◆ Task to complete ◆
The answer is a single number: the count of lines below in which the word "decap" appears.

Saved data entries:
==> config.mk <==
export PLATFORM = sky130hd
export DESIGN_NAME = seg_scan_mux
export DESIGN_NICKNAME = d
export VERILOG_FILES = /design/src/rtl/seg_scan_mux.sv
export SDC_FILE = /design/constraint.sdc
export NUM_CORES = 1
export LEC_CHECK = 0
export CAP_MARGIN = 10
export CORE_UTILIZATION = 40
export CTS_CLUSTER_DIAMETER = 60
export DETAILED_ROUTE_END_ITERATION = 12
export GPL_TIMING_DRIVEN = 0
export SLEW_MARGIN = 20
export SYNTH_ARGS = -nofsm -noshare
export SYNTH_HDL_FRONTEND = slang
export SYNTH_SLANG_ARGS = --single-unit
==> constraint.sdc <==
create_clock -name clk -period 2.5 [get_ports clk]
set_clock_uncertainty 0.15 [all_clocks]
set_input_delay 0.5 -clock clk [delete_from_list [all_inputs] [get_ports clk]]
set_output_delay 0.5 -clock clk [all_outputs]
set_load 0.01 [all_outputs]
==> src/rtl/seg_scan_mux.sv <==
// ---------------------------------------------------------------------------
// seg_scan_mux
//   Multiplexed N-digit seven-segment scanner. Hex nibbles and per-digit
//   blink/blank masks are captured into a shadow register on i_load. The
//   display reads only the shadow, so a partially updated input bus never
//   reaches the pins. Refresh and blink timebases are derived from clk.
//
// Ports
//   clk            system clock
//   reset          synchronous, active-high reset
//   i_digits_in    packed nibbles, nibble k = [4k+3:4k], digit 0 rightmost
//   i_blink_mask   bit k = 1: digit k blinks with o_blink_phase
//   i_blank_mask   bit k = 1: digit k is dark
//   i_load         capture digits and masks into the shadow registers
//   o_seg          {g,f,e,d,c,b,a}, registered, polarity per ACTIVE_LOW
//   o_an           one-hot digit enable, registered, polarity per ACTIVE_LOW
//   o_digit_idx    digit currently being scanned
//   o_blink_phase  1 = blinking digits visible
// ---------------------------------------------------------------------------
module seg_scan_mux #(
  parameter int  NUM_DIGITS   = 4,
  parameter int  REFRESH_DIV  = 100000,
  parameter int  BLINK_DIV    = 25000000,
  parameter int  GUARD_CYCLES = 2,
  parameter bit  ACTIVE_LOW   = 1'b1,
  localparam int IDX_W        = (NUM_DIGITS > 1) ? $clog2(NUM_DIGITS) : 1
) (
  input  logic                    clk,
  input  logic                    reset,
  input  logic [4*NUM_DIGITS-1:0] i_digits_in,
  input  logic [NUM_DIGITS-1:0]   i_blink_mask,
  input  logic [NUM_DIGITS-1:0]   i_blank_mask,
  input  logic                    i_load,
  output logic [6:0]              o_seg,
  output logic [NUM_DIGITS-1:0]   o_an,
  output logic [IDX_W-1:0]        o_digit_idx,
  output logic                    o_blink_phase
);

  localparam int RW = $clog2(REFRESH_DIV);
  localparam int BW = $clog2(BLINK_DIV);

  // XOR masks: all-ones flips active-high values to active-low pins, and the
  // same masks are the "everything off" pin values.
  localparam logic [NUM_DIGITS-1:0] AN_POL  = {NUM_DIGITS{ACTIVE_LOW}};
  localparam logic [6:0]            SEG_POL = {7{ACTIVE_LOW}};

  logic [4*NUM_DIGITS-1:0] r_shadow_digits;
  logic [NUM_DIGITS-1:0]   r_shadow_blink;
  logic [NUM_DIGITS-1:0]   r_shadow_blank;

  logic [RW-1:0]           r_refresh_cnt;
  logic [BW-1:0]           r_blink_cnt;
  logic [IDX_W-1:0]        r_digit_idx;
  logic                    r_blink_phase;

  logic [6:0]              r_seg;
  logic [NUM_DIGITS-1:0]   r_an;

  logic                    w_refresh_wrap;
  logic                    w_blink_wrap;
  logic                    w_last_digit;
  logic                    w_guard;
  logic [3:0]              w_nibble;
  logic                    w_blink_sel;
  logic                    w_blank_sel;
  logic                    w_dark;
  logic [NUM_DIGITS-1:0]   w_an_on;
  logic [6:0]              w_seg_on;

  // Active-high gfedcba decode.
  function automatic logic [6:0] hex_to_seg(input logic [3:0] v);
    logic [6:0] s;
    case (v)
      4'h0:    s = 7'b0111111;
      4'h1:    s = 7'b0000110;
      4'h2:    s = 7'b1011011;
      4'h3:    s = 7'b1001111;
      4'h4:    s = 7'b1100110;
      4'h5:    s = 7'b1101101;
      4'h6:    s = 7'b1111101;
      4'h7:    s = 7'b0000111;
      4'h8:    s = 7'b1111111;
      4'h9:    s = 7'b1101111;
      4'hA:    s = 7'b1110111;
      4'hB:    s = 7'b1111100;
      4'hC:    s = 7'b0111001;
      4'hD:    s = 7'b1011110;
      4'hE:    s = 7'b1111001;
      default: s = 7'b1110001;
    endcase
    return s;
  endfunction

  assign w_refresh_wrap = (r_refresh_cnt == RW'(REFRESH_DIV - 1));
  assign w_blink_wrap   = (r_blink_cnt == BW'(BLINK_DIV - 1));
  assign w_last_digit   = (r_digit_idx == IDX_W'(NUM_DIGITS - 1));

  // Anti-ghosting window at the start of every slot: anodes and segments
  // both dark while the previous digit's charge drains.
  generate
    if (GUARD_CYCLES > 0) begin : g_guard
      assign w_guard = (r_refresh_cnt < RW'(GUARD_CYCLES));
    end else begin : g_no_guard
      assign w_guard = 1'b0;
    end
  endgenerate

  // Select the scanned digit's nibble and mask bits from the shadow.
  always_comb begin
    w_nibble    = 4'h0;
    w_blink_sel = 1'b0;
    w_blank_sel = 1'b0;
    w_an_on     = '0;
    for (int k = 0; k < NUM_DIGITS; k++) begin
      if (r_digit_idx == IDX_W'(k)) begin
        w_nibble    = r_shadow_digits[4*k +: 4];
        w_blink_sel = r_shadow_blink[k];
        w_blank_sel = r_shadow_blank[k];
        w_an_on[k]  = ~w_guard;
      end
    end
  end

  // Blank/blink darken only the segments; the anode keeps its slot so the
  // duty cycle of the other digits is unchanged.
  assign w_dark   = w_guard | w_blank_sel | (w_blink_sel & ~r_blink_phase);
  assign w_seg_on = w_dark ? 7'b0000000 : hex_to_seg(w_nibble);

  always_ff @(posedge clk) begin
    if (reset) begin
      r_shadow_digits <= '0;
      r_shadow_blink  <= '0;
      r_shadow_blank  <= '0;
    end else if (i_load) begin
      r_shadow_digits <= i_digits_in;
      r_shadow_blink  <= i_blink_mask;
      r_shadow_blank  <= i_blank_mask;
    end
  end

  always_ff @(posedge clk) begin
    if (reset) begin
      r_refresh_cnt <= '0;
      r_digit_idx   <= '0;
    end else if (w_refresh_wrap) begin
      r_refresh_cnt <= '0;
      r_digit_idx   <= w_last_digit ? '0 : r_digit_idx + 1'b1;
    end else begin
      r_refresh_cnt <= r_refresh_cnt + 1'b1;
    end
  end

  always_ff @(posedge clk) begin
    if (reset) begin
      r_blink_cnt   <= '0;
      r_blink_phase <= 1'b1;
    end else if (w_blink_wrap) begin
      r_blink_cnt   <= '0;
      r_blink_phase <= ~r_blink_phase;
    end else begin
      r_blink_cnt   <= r_blink_cnt + 1'b1;
    end
  end

  // Pin register: built from pre-edge scan state, one cycle of latency.
  always_ff @(posedge clk) begin
    if (reset) begin
      r_an  <= AN_POL;
      r_seg <= SEG_POL;
    end else begin
      r_an  <= w_an_on ^ AN_POL;
      r_seg <= w_seg_on ^ SEG_POL;
    end
  end

  assign o_seg         = r_seg;
  assign o_an          = r_an;
  assign o_digit_idx   = r_digit_idx;
  assign o_blink_phase = r_blink_phase;

endmodule

==> results of run 1 <==
==> sequential cells by signal, indices dropped and copies added (netlist names) <==
name,flops
o_digit_idx,2
o_an,4
r_shadow_blank,4
r_shadow_digits,16
r_shadow_blink,4
r_refresh_cnt,17
r_blink_cnt,25
o_seg,7
o_blink_phase,1
==> stage by stage <==
| stage | setup WS, ns | utilization |
|---|---|---|
| 3_5_place_dp | -0.254 | 0.479 |
| 2_1_floorplan | 0.0472 | - |
| 3_3_place_gp | -0.230 | 0.479 |
| 6_report | 0.0838 | 0.510 |
| 4_1_cts | 0.00602 | 0.504 |
| 5_1_grt | -0.0146 | 0.510 |
==> cells by family after synthesis <==
family | count (synthesis) | share of synthesized area
simple gates | 185 | 0.258
flops | 80 | 0.435
xor+xnor | 40 | 0.0951
buf+inv | 30 | 0.0435
mux | 29 | 0.0795
compound gates | 21 | 0.0479
fa+ha+maj | 12 | 0.0408
==> cells in the mapped netlist, types with 2 or more instances <==
cell       n  area [um^2]
xnor2_1   15          131
nand3b_1   3         22.5
buf_2      5         25.0
nor2b_1    3         18.8
nand2_1   29          109
nor3b_1    3         22.5
clkbuf_1   4         15.0
and3_1     8         50.1
and2_1     4         25.0
or2_1      2         12.5
and4_1     5         43.8
nand2b_1   3         18.8
buf_4      3         22.5
nand4_1   10         62.6
nor3_1     2         10.0
nor2_1    79          297
buf_6      4         45.0
a21oi_1    7         35.0
mux2i_1   27          270
o221ai_1   4         35.0
dfxtp_1   80         1600
mux2_2     2         22.5
inv_1     13         48.8
ha_1      12          150
nor4_2     2         25.0
nand3_1   18         90.1
nor4b_1    2         17.5
nor4_1     3         18.8
xor2_1    25          219
==> path summary, 6_finish.rpt <==
path / end / slack, ns / cells past startpoint
min reg2reg: r_refresh_cnt[0] / 0.30 / 1
min: r_refresh_cnt[0] / 0.30 / 1
max reg2reg: o_seg[0] / 0.08 / 10
max: o_seg[0] / 0.08 / 10
==> report_power, final <==
group          leakage (nW)  switching (mW)  internal, mW  total, mW
combinational          1.00           0.110         0.130      0.240
clock                 0.103           0.449         0.515      0.964
sequential            0.653          0.0235          1.31       1.34
==> cell usage in the layout, fill, tap and decap left out, types with 3 or more instances in the layout <==
cell	instances
a21oi_1	7
and2_1	4
and3_1	8
and4_1	5
buf_2	3
buf_4	7
buf_6	5
clkbuf_1	6
clkbuf_8	11
clkdlybuf4s50_1	39
dfxtp_1	78
ha_1	8
ha_2	3
inv_1	11
mux2i_1	27
nand2_1	29
nand2b_1	3
nand3_1	18
nand3b_1	3
nand4_1	10
nor2_1	79
nor2b_1	3
nor3b_1	3
nor4_1	3
o221ai_1	3
xnor2_1	15
xor2_1	25
==> what timing repair did <==
| action | 4_1_cts | 5_1_grt |
|---|---|---|
| buffers inserted | 1 | 2 |
| pin swaps | 1 | 2 |
| resized for setup | 7 | 11 |
| endpoints found under the setup margin | 4 | 4 |
==> worst register-to-register path: cells and delay by family, from the launching register on <==
kind	cells	cell delay (ns)
buf+inv	3	0.31
compound gates	3	0.61
flops	1	0.38
simple gates	2	0.44
fa+ha+maj	2	0.39
==> area by class of cell <==
cell class / count / area, um^2 / area share
inverter: 13 / 48.8 / 0.0109
clock inverter: 3 / 40.0 / 0.00891
buffer: 17 / 120 / 0.0267
sequential: 80 / 1610 / 0.358
multi-input combinational: 287 / 1970 / 0.438
timing repair buffer: 42 / 413 / 0.0919
clock buffer: 13 / 159 / 0.0354
tap: 108 / 135 / 0.0301
==> per-layer routing <==
metal,global-route usage,vias to the layer above,share of wire
met5,0,-,0
met2,0.271,53,0.46
li1,-,1450,-
met1,0.215,1273,0.48
met3,0.0265,11,0.037
met4,0.0804,0,0.016
==> reports/qor.txt, run 1 <==
Crit path required time: 2.55 ns
kind of critical path: register to register
fin crit share: 0.966
cell family with most CP delay: compound AO/OA/AOI/OAI gates
DRT Wirelength: 7610 um
CTS Root Cell: clkbuf_8
maximum vdd drop: 0.206 mV
CTS tree: done
n_diodes: 0
YS warnings: 0
Area growth, synth to finish: 22.0%
die width: 98.0 um
placed inst area: 4220 um^2
max_cap viols: 0
CP peak stage delay: 0.38 ns
P_leak: 1.76 nW
largest net degree at the start of global routing: 13
total power: 2.54 mW
WL/cell: 13.5 um
initial drt markers: 88
placed cells: 544
fin. max-slew vios: 0
failing checks: DRC
Final min period: 2.42 ns
EDFF count, synth: 0
Final ANT Viol Nets: 0
clock sink total: 80
WP buf/inv: 3
initial core utilization: 0.418
worst slew pin tran: 0.801 ns
FILL cells: 857
syn_area_per_cell: 9.28 um^2
pwr dens: 565 nW/um^2
endpoints failing hold: 0
Worst Setup Start Kind: register
cell area after layout: 4490 um^2
share of layout cells above drive strength 1: 0.112
Slowest-stage cell, CP: dfxtp_4
Die Y: 98.0 um
first-pass detailed-route iteration total: 8
fin nets: 489
CTS max path bufs: 2
setup violators final: 0
Reg clk slew, reported paths: 0.08 ns
vias: 2787
post-synth cell types: 49
Slew headroom: 0.465
TritonCTS buffer count: 9
worst-path cell chain: inv_1, ha_1, buf_6, a211o_1, o221ai_4, inv_2, ha_2, or3_1, o221ai_1, nand2_1
asr flop ratio synth: 0
status: complete, but fails checks
Die Area: 9600 um^2
Post-Syn Area: 3680 um^2
GRT Residual Overflow: 0
Syn Inst Count: 397
crit path capture type: register
post-DP HPWL: 5280 um
Residual DRC: 3
Synth Register Bits: 80
Skew-Pair Late Insertion Delay: 0.34 ns
maximum fanout along the worst path: 10
Setup TNS Final: 0 ns
first-pass GRT wire length: 12800 um
hold wc startpoint: r_refresh_cnt[0]
DR vias/cell: 4.95
non-filler instance count after layout: 563
H-tree Lvls: 3
Seq/Total Area, Yosys: 0.435
Port Buf Inserts: 39
worst path arrival time: 2.47 ns
CTS Hold Bufs: 0
Hold Crit Class: register to register
Final Wtd Congestion: 0.788
worst setup path start: o_digit_idx[1]
Main synth FF type: dfxtp_1
reg2reg start: o_digit_idx[1]
Rows: 34
GRT Total Usage: 0.167
Mapped Nets: 436
worst hold margin: 0.299 ns
initial antenna violation count: 0
fmax: 0.414 GHz
core region area: 8810 um^2
Top Ports: 41
vias in the first global route: 2736
No activity file was read; power rests on OpenSTA's default activity.
==> inputs of run 2 (changes only) <==
Settings changed: CORE_MARGIN set to 3.
==> run 2 against run 1 <==
  * Critical endpoint is now o_seg[6]
  * Power shrank 2.3%
  * The run now ends clean
  * Cell count unchanged
  * Critical path depth is the same
==> reports/qor.txt, run 2 (same netlist as run 1, synthesis figures left out) <==
Top Ports: 41
Worst Setup Start Kind: register
Final ANT Viol Nets: 0
die width: 102 um
clock sink total: 80
CTS max path bufs: 2
vias in the first global route: 2554
n_diodes: 0
maximum vdd drop: 0.206 mV
pre-CTS setup slack: -0.232 ns
final worst-path setup slack: 0.137 ns
Final min period: 2.36 ns
Skew-Pair Late Insertion Delay: 0.34 ns
GRT Total Usage: 0.146
core region area: 8850 um^2
kind of critical path: register to register
Largest Register: r_blink_cnt
fmax: 0.423 GHz
Port Buf Inserts: 39
vias: 2751
Sequential Power Share: 0.539
Slew headroom: 0.464
crit path capture type: register
clock power share: 0.364
fin crit share: 0.945
status: finished clean
pwr dens: 553 nW/um^2
first-pass GRT wire length: 12100 um
P_leak: 1.74 nW
WL/cell: 12.9 um
DR vias/cell: 4.89
CTS Root Cell: clkbuf_8
Reg clk slew, reported paths: 0.08 ns
CTS tree: done
Hold Path Depth: 1
post-DP HPWL: 5240 um
initial core utilization: 0.416
Comb pwr share: 0.097
largest net degree at the start of global routing: 14
maximum fanout along the worst path: 10
TritonCTS buffer count: 9
DRT Wirelength: 7280 um
most frequent cells in the layout: nor2_1, dfxtp_1, clkdlybuf4s50_1, nand2_1, mux2i_1
most common cell after layout, fill and taps aside: nor2_1
worst path arrival time: 2.43 ns
max reg flops: 25
endpoints failing hold: 0
RSZ-0062 raised after global routing: no
Hold Crit Class: register to register
fin nets: 489
Rows: 34
initial antenna violation count: 0
Die Area: 10400 um^2
Die Y: 102 um
worst hold margin: 0.291 ns
switch share: 0.240
GRT Residual Overflow: 0
H-tree Lvls: 3
first-pass detailed-route iteration total: 6
CTS Hold Bufs: 0
Area growth, synth to finish: 21.7%
Worst Reg2Reg Path Length in Cells: 10
fin. max-slew vios: 0
Int Power: 1.89 mW
Final Wtd Congestion: 0.820
setup violators final: 0
initial drt markers: 103
Crit path required time: 2.56 ns
share of layout cells above drive strength 1: 0.114
Residual DRC: 0
max_cap viols: 0
P_sw: 596 uW
biggest regs: r_blink_cnt (25), r_refresh_cnt (17), r_shadow_digits (16)
worst slew pin tran: 0.796 ns
[run 2: cell count changes in the layout (fill, tap and decap cells not counted), sizes merged]
| cell | delta |
|---|---|
| clkinvlp | +3 |
| bufinv | -1 |
| clkbuf | -1 |
| clkinv | -1 |
[run 2: power groups by stage]
stage	Combinational [mW]	Sequential, mW	Clock (mW)
after floorplan	0.133	1.37	0
after global placement	0.228	1.37	0
after detailed placement	0.230	1.37	0
after CTS	0.235	1.34	0.940
after global routing	0.267	1.34	0.990
final	0.240	1.34	0.904
[run 2: final timing paths]
kind	start	endpoint	slack, ns
hold / removal	r_refresh_cnt[0]	r_refresh_cnt[0]	0.29
hold reg to reg	r_refresh_cnt[0]	r_refresh_cnt[0]	0.29
setup / recovery	o_digit_idx[0]	o_seg[6]	0.14
setup reg to reg	o_digit_idx[0]	o_seg[6]	0.14
[run 2: critical path, cell delays in order, from the launching register on]
cell and delay [ns]:
dfxtp_4 0.38, inv_1 0.07, ha_1 0.19, buf_4 0.17, a211o_1 0.30, o221ai_4 0.18
inv_2 0.08, ha_2 0.20, mux2_2 0.28, a22oi_2 0.17, nand2_1 0.07
[run 2: cell type report]
| type | instances | area, um^2 |
|---|---|---|
| buffer | 17 | 116 |
| clock buffer | 12 | 165 |
| clock inverter | 4 | 27.5 |
| fill | 851 | 4370 |
| inverter | 13 | 48.8 |
| multi-input combinational | 287 | 1970 |
| sequential | 80 | 1610 |
| tap | 108 | 135 |
| timing repair buffer | 42 | 413 |
[run 2: stage by stage]
step	instance area [um^2]	utilization	TNS [ns]	instances	total power, mW
global placement	4220	0.476	-0.447	544	1.60
finish	4480	0.507	0	563	2.48
CTS	4440	0.502	0	561	2.51
floorplan	3690	-	0	397	1.50
detailed placement	4220	0.476	-0.647	544	1.60
global route	4480	0.507	0	563	2.60
[run 2: timing repair]
item	4_1_cts	5_1_grt
pin swaps	1	1
endpoints found under the hold margin	0	0
endpoints found under the setup margin	4	4
setup buffers	1	2
resized for setup	9	7
[run 2: per-layer routing]
metal	global-route usage	routed length, um	vias to the layer above
li1	-	-	1438
met1	0.197	3640	1259
met2	0.230	3270	50
met3	0.0348	319	4
met4	0.0505	53	0
met5	0	0	-
==> inputs of run 3 (changes only) <==
Settings changed: CTS_CLUSTER_SIZE set to 14, DONT_BUFFER_PORTS set to 1, SETUP_SLACK_MARGIN set to 0.02.
==> run 3 against run 2 <==
  * Combinational power shrank 28%
  * Global-route usage shrank 0.21 points
  * Sequential power is essentially flat
  * Non-clock buffer count shrank 40
  * Critical path depth shrank 1
  * Cell count shrank 7.3%
  * Worst hold slack lost 0.14 ns
  * Critical endpoint unchanged
  * Flip-flop and latch count is the same
  * Die area is the same
  * Critical path type unchanged
  * Cell area shrank 7.8%
  * Via count shrank 4.2%
  * Setup slack lost 0.0073 ns
==> reports/qor.txt, run 3 (same netlist as run 1, synthesis figures left out) <==
RSZ-0062 raised after global routing: yes
Slowest-stage cell, CP: dfxtp_4
Hold Crit Class: input port to register
Top Ports: 41
Setup TNS Final: 0 ns
most frequent cells in the layout: nor2_1, dfxtp_1, nand2_1, mux2i_1, xor2_1
largest net degree at the start of global routing: 13
max reg flops: 25
Reg clk slew, reported paths: 0.08 ns
endpoints failing hold: 0
Largest Register: r_blink_cnt
DR vias/cell: 5.05
worst hold margin: 0.147 ns
first-pass detailed-route iteration total: 4
initial drt markers: 78
vias in the first global route: 2541
Worst Hold End: r_shadow_digits[9]
Port Buf Inserts: 0
Slew headroom: 0.456
DRT Wirelength: 7200 um
Rows: 34
crit path capture type: register
fmax: 0.422 GHz
kind of critical path: register to register
P_sw: 569 uW
maximum vdd drop: 0.275 mV
share of layout cells above drive strength 1: 0.128
CTS tree: done
worst slew pin tran: 0.809 ns
fin. max-slew vios: 0
Final ANT Viol Nets: 0
CTS Hold Bufs: 0
most frequent cell on the critical path: ha_2
clock sink total: 80
Int Power: 1.93 mW
Final min period: 2.37 ns
post-DP HPWL: 5260 um
status: finished clean
biggest regs: r_blink_cnt (25), r_refresh_cnt (17), r_shadow_digits (16)
reg2reg start: o_digit_idx[0]
Residual DRC: 0
Final Wtd Congestion: 0.840
Comb pwr share: 0.069
hold wc startpoint: i_digits_in[9]
vias: 2636
CP peak stage delay: 0.38 ns
Skew-Pair Late Insertion Delay: 0.35 ns
Crit path required time: 2.56 ns
P_leak: 1.61 nW
CTS max path bufs: 2
CTS Root Cell: clkbuf_8
clock power share: 0.393
TritonCTS buffer count: 9
setup violators final: 0
max_cap viols: 0
maximum fanout along the worst path: 10
Area growth, synth to finish: 12.2%
Worst Reg2Reg Path Length in Cells: 9
RR Endpoint: o_seg[6]
Die Y: 102 um
switch share: 0.228
core region area: 8850 um^2
initial antenna violation count: 0
first-pass GRT wire length: 12000 um
initial core utilization: 0.416
GRT Residual Overflow: 0
pwr dens: 605 nW/um^2
fin nets: 449
GRT Total Usage: 0.144
WL/cell: 13.8 um
reg-to-reg slack, setup: 0.13 ns
n_diodes: 0
Hold Path Depth: 2
Sequential Power Share: 0.537
die width: 102 um
Die Area: 10400 um^2
fin crit share: 0.948
worst-path cell chain: ha_2, buf_4, a211o_1, o221ai_4, inv_2, ha_2, mux2_2, a22oi_2, nand2_1
Worst Setup Start Kind: register
most common cell after layout, fill and taps aside: nor2_1
H-tree Lvls: 3
worst path arrival time: 2.43 ns
## run 3: cell count changes in the layout (fill, tap and decap cells not counted), moves of 2 or more
| cell | before | now |
|---|---|---|
| buf_4 | 8 | 5 |
| buf_6 | 4 | 6 |
| clkdlybuf4s50_1 | 39 | 0 |
| clkinvlp_4 | 3 | 0 |
| ha_1 | 10 | 8 |
## run 3: worst max-delay path by stage
stage	start	to	slack [ns]	cells after the start
2_1_floorplan	o_digit_idx[0]	o_seg[0]	0.05	10
3_3_place_gp	o_digit_idx[0]	o_seg[6]	-0.31	10
3_5_place_dp	o_digit_idx[0]	o_seg[6]	-0.34	10
4_1_cts	o_digit_idx[0]	o_seg[3]	0.03	9
5_1_grt	o_digit_idx[1]	o_seg[3]	-0.01	10
6_report	o_digit_idx[0]	o_seg[6]	0.13	9
## run 3: cell type report
class                           instances  area [um^2]
Sequential cell                        80         1610
Buffer                                 17          120
Fill cell                             873         4720
Clock buffer                           12          165
Timing Repair Buffer                    2         18.8
Inverter                               13         48.8
Tap cell                              108          135
Clock inverter                          3         40.0
Multi-Input combinational cell        287         1990
## run 3: routing by layer
layer  vias up  global-route usage  share of wire
li1       1365                   -              -
met1      1217               0.188           0.49
met2        43               0.229           0.44
met3        11              0.0362          0.054
met4         0              0.0585          0.019
met5         -                   0              0
## run 3: worst max-delay path, delay by kind of cell (launching register included)
kind / cells / cell delay [ns]
adders and majority gates: 2 / 0.41
buffers and inverters: 2 / 0.27
and+or+nand+nor: 1 / 0.06
muxes: 1 / 0.27
AOI/OAI and AO/OA: 3 / 0.69
DFF: 1 / 0.38
### config.mk
export PLATFORM = sky130hd
export DESIGN_NAME = rx_gather
export DESIGN_NICKNAME = d
export VERILOG_FILES = /design/src/rtl/rx_gather.sv
export SDC_FILE = /design/constraint.sdc
export NUM_CORES = 1
export LEC_CHECK = 0
export BUFFER_PORTS_ARGS = -buffer_cell sky130_fd_sc_hd__buf_2
export CAP_MARGIN = 20
export CORE_ASPECT_RATIO = 2
export CORE_MARGIN = 3
export CORE_UTILIZATION = 51
export DETAILED_ROUTE_END_ITERATION = 7
export GPL_ROUTABILITY_DRIVEN = 0
export PLACE_DENSITY_LB_ADDON = 0.15
export SLEW_MARGIN = 5
export SYNTH_ARGS = -nofsm -noshare
export SYNTH_HDL_FRONTEND = slang
export SYNTH_SLANG_ARGS = --single-unit
### constraint.sdc
create_clock -name clk -period 1.5 [get_ports clk]
set_input_delay 0.3 -clock clk [delete_from_list [all_inputs] [get_ports clk]]
set_output_delay 0.3 -clock clk [all_outputs]
set_load 0.005 [all_outputs]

◆ Solution to this exercise ◆
3